Assignment → Select the lines of the records containing the word "parameter" and list them.

The input →
------
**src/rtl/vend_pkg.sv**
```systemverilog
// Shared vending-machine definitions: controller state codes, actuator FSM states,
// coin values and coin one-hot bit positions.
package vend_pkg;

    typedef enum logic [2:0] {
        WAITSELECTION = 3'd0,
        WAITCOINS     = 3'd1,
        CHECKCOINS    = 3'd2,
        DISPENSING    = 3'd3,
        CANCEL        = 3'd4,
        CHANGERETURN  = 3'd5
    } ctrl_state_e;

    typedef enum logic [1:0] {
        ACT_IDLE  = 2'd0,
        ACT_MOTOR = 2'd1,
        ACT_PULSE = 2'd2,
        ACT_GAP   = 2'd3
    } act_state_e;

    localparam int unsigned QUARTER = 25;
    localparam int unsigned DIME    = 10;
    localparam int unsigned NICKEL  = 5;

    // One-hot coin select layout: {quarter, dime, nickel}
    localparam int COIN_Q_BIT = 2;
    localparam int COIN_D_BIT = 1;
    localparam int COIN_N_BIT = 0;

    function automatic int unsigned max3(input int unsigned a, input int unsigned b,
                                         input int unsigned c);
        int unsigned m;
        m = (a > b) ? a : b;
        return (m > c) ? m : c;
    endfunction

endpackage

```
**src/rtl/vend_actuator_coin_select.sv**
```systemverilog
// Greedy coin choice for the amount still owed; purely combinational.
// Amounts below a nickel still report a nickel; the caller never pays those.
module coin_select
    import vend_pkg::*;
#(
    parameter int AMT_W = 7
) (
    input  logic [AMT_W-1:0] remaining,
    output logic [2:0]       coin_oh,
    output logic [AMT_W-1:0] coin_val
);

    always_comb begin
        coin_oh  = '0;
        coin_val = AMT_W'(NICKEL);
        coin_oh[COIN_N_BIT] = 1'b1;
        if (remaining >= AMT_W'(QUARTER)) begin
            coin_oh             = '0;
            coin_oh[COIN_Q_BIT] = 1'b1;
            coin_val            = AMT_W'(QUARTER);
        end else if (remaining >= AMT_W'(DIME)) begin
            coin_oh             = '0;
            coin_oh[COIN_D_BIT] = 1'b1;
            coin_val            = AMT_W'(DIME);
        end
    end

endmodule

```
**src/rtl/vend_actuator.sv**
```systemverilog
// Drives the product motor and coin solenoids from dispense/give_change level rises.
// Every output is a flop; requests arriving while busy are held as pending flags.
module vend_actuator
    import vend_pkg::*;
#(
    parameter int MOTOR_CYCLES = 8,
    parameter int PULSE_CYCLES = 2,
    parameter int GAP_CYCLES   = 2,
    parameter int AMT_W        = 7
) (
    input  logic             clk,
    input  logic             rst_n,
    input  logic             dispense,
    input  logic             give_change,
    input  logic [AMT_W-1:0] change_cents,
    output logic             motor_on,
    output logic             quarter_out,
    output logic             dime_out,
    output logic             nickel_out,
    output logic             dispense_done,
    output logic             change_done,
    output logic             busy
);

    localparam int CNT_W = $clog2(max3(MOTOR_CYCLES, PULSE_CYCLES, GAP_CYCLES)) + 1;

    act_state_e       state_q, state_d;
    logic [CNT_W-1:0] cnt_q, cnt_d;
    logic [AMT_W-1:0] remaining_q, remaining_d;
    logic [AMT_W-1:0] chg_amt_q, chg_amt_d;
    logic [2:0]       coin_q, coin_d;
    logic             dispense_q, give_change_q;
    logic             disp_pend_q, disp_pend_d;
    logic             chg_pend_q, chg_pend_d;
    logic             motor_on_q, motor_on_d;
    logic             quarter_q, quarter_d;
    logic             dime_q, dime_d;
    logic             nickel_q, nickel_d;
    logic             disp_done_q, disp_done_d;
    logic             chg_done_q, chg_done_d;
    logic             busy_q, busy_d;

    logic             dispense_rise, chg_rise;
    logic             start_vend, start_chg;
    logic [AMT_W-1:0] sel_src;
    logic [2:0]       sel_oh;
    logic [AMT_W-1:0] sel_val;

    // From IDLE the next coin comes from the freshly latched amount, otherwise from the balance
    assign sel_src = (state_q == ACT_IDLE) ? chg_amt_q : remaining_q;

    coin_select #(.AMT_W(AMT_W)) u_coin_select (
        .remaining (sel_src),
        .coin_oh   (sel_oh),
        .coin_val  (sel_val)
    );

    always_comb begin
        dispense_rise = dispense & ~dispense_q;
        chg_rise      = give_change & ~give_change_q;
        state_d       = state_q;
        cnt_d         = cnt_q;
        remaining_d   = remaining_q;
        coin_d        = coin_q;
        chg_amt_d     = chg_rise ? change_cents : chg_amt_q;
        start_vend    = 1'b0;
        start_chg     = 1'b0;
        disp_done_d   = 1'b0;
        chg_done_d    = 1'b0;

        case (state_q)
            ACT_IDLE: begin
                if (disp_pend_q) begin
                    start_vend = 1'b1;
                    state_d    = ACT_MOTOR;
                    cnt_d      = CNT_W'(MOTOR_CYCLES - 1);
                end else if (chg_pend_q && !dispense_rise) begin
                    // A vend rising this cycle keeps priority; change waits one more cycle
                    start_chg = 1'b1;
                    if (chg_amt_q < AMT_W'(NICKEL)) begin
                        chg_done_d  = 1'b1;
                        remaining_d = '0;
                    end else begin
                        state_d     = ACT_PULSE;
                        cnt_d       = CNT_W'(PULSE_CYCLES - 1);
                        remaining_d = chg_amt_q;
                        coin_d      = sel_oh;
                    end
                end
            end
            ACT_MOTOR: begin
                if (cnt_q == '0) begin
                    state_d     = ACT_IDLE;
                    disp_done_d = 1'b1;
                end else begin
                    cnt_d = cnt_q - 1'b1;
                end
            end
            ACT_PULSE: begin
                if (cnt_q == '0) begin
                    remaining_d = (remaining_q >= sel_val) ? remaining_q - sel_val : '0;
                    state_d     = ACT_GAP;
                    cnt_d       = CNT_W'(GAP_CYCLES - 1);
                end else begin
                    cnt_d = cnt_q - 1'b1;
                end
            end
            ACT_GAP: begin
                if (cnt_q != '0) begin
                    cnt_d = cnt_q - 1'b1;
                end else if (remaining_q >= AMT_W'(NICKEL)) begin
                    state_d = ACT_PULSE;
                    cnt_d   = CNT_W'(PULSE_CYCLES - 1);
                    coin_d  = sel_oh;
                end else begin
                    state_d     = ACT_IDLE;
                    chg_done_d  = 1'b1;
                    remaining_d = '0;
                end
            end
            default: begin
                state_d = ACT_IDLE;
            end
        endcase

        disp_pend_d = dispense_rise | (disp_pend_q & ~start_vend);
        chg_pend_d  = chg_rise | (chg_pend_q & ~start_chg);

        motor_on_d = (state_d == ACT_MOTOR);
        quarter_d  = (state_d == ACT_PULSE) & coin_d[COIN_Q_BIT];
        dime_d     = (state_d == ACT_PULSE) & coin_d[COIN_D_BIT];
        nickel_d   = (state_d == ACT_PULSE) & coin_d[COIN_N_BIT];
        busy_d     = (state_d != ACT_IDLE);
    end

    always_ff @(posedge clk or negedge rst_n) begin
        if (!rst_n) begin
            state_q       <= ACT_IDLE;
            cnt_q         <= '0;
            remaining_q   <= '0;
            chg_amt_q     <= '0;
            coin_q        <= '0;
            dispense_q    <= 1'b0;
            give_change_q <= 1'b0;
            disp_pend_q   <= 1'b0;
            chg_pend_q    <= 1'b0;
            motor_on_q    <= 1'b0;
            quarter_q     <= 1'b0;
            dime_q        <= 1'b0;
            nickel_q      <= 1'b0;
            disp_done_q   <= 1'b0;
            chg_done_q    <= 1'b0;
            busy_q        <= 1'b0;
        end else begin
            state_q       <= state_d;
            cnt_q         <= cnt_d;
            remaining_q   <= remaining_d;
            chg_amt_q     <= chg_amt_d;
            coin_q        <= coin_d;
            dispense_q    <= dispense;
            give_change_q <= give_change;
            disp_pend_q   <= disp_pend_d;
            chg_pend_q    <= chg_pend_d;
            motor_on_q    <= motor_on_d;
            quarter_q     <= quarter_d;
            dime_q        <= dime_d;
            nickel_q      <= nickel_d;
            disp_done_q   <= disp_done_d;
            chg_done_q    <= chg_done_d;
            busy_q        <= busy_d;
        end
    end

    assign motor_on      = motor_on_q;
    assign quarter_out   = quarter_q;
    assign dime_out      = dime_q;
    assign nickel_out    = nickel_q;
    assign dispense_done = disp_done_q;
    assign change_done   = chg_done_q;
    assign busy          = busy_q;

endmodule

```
------
Response →
    parameter int AMT_W = 7
    parameter int MOTOR_CYCLES = 8,
    parameter int PULSE_CYCLES = 2,
    parameter int GAP_CYCLES   = 2,
    parameter int AMT_W        = 7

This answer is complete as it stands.